Experience of Splenic Artery Aneurysms.
- Author:
Yong Geul JOH
1
;
Suk In JUNG
;
Jun Won UM
;
Sung Soo JUN
;
In Gu KANG
;
Young Ju KIM
;
Sang Yong CHOI
;
Cheung Wung WHANG
Author Information
1. Department of Surgery, College of Medicine, Korea University, Korea. sijung@ns.kumc.or.kr
- Publication Type:Original Article
- Keywords:
Splenic artery aneurysm
- MeSH:
Aneurysm*;
Angiography;
Diagnosis;
Female;
Humans;
Hypertension, Portal;
Male;
Pancreatectomy;
Pancreatic Pseudocyst;
Pancreatitis;
Pregnant Women;
Reproductive History;
Retrospective Studies;
Splenectomy;
Splenic Artery*;
Ultrasonography
- From:Journal of the Korean Society for Vascular Surgery
2000;16(1):54-60
- CountryRepublic of Korea
- Language:Korean
-
Abstract:
PURPOSE: Splenic artery aneurysm is uncommon, but the increased frequency in use of arteriography, computed tomography, and ultrasonography has resulted in increasing clinical recognition of these lesions. This paper relates our experience in the outcome and management of aneurysms of the splenic artery. METHODS: From January 1992 to October 1999, 12 patients were diagnosed with splenic artery aneurysms. They were retrospectively analyzed. RESULTS: The male to female ratio was 1:4 and the mean age was 46.3 years. The mean of pregnancy history of all women was 3.0 and there were no pregnant women during operation.

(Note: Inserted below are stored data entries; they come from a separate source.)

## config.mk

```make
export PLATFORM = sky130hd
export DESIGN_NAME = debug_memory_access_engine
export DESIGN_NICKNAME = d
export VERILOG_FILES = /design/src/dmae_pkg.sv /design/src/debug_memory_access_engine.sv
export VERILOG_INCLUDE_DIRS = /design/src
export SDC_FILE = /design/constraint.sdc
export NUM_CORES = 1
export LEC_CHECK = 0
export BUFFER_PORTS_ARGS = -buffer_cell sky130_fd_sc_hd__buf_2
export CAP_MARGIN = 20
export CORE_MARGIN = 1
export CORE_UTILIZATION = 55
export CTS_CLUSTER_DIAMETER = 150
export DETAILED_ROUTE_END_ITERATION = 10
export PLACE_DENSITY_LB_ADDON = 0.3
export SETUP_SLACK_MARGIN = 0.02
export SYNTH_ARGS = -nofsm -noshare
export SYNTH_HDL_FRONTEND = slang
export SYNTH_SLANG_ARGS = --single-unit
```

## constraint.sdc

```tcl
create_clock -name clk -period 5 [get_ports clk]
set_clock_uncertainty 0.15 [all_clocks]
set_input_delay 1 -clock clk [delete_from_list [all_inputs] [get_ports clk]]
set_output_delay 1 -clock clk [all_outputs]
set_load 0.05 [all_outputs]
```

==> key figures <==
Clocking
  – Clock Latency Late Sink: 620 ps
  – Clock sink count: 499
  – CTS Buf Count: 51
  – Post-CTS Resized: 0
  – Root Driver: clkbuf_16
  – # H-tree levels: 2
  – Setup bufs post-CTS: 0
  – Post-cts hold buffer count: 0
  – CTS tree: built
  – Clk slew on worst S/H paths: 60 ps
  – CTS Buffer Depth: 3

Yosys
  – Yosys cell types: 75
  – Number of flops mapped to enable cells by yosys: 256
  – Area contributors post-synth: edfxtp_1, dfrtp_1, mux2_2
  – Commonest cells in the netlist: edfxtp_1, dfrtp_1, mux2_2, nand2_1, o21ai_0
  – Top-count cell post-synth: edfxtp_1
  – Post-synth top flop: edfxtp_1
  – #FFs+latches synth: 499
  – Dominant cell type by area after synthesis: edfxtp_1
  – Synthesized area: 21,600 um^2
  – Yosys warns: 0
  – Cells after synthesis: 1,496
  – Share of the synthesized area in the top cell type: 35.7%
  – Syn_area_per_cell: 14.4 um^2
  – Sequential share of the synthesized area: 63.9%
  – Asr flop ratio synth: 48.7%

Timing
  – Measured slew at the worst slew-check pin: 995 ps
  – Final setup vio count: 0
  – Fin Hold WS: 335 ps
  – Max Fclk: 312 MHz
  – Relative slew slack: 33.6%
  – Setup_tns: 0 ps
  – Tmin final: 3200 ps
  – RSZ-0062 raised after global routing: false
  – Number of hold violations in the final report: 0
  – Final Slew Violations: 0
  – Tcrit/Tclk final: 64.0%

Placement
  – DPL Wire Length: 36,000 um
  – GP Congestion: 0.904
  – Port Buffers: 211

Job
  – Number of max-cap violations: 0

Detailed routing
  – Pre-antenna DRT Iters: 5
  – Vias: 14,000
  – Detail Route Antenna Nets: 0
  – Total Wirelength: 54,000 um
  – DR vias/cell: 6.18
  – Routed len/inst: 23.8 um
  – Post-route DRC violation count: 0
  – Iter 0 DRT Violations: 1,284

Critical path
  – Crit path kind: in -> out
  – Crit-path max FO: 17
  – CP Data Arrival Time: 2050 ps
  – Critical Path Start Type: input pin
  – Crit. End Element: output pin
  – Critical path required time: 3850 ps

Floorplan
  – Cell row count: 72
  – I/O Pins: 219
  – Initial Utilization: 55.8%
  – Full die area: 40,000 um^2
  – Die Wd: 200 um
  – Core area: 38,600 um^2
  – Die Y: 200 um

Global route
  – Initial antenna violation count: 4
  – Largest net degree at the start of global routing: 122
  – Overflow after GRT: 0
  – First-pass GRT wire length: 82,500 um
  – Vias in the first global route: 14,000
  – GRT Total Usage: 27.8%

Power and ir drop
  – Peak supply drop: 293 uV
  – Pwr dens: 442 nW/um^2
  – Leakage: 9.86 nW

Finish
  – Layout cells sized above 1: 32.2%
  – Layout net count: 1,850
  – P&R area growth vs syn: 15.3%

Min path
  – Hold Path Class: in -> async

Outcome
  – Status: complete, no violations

The associated diseases that might have caused the aneurysms were pancreatitis in 5 patients, portal hypertension in 1, operative trauma in 1, and ill defined pathogenesis in 5 patients. The size of the aneurysms was larger than 2 cm in all patients. The splenic artery aneurysms was located at distal in 9 patients, mid in 1, and proximal in 2 patients. 7 patients were treated surgically (aneurysmectomy without splenectomy in 1 patient, aneurysmectomy with splenectomy in 6 patients). Transcatheter embolization was used in 4 patients. One of them was treated with distal pancreatectomy after two months because of pancreatic pseudocyst. One patient without treatment died 2 years after diagnosis. CONCLUSION: Although surgery remains necessary in splenic artery aneurysms larger than 2 cm, transcatheter embolization is effective in initial treatment of the high risk group in splenic artery aneurysms.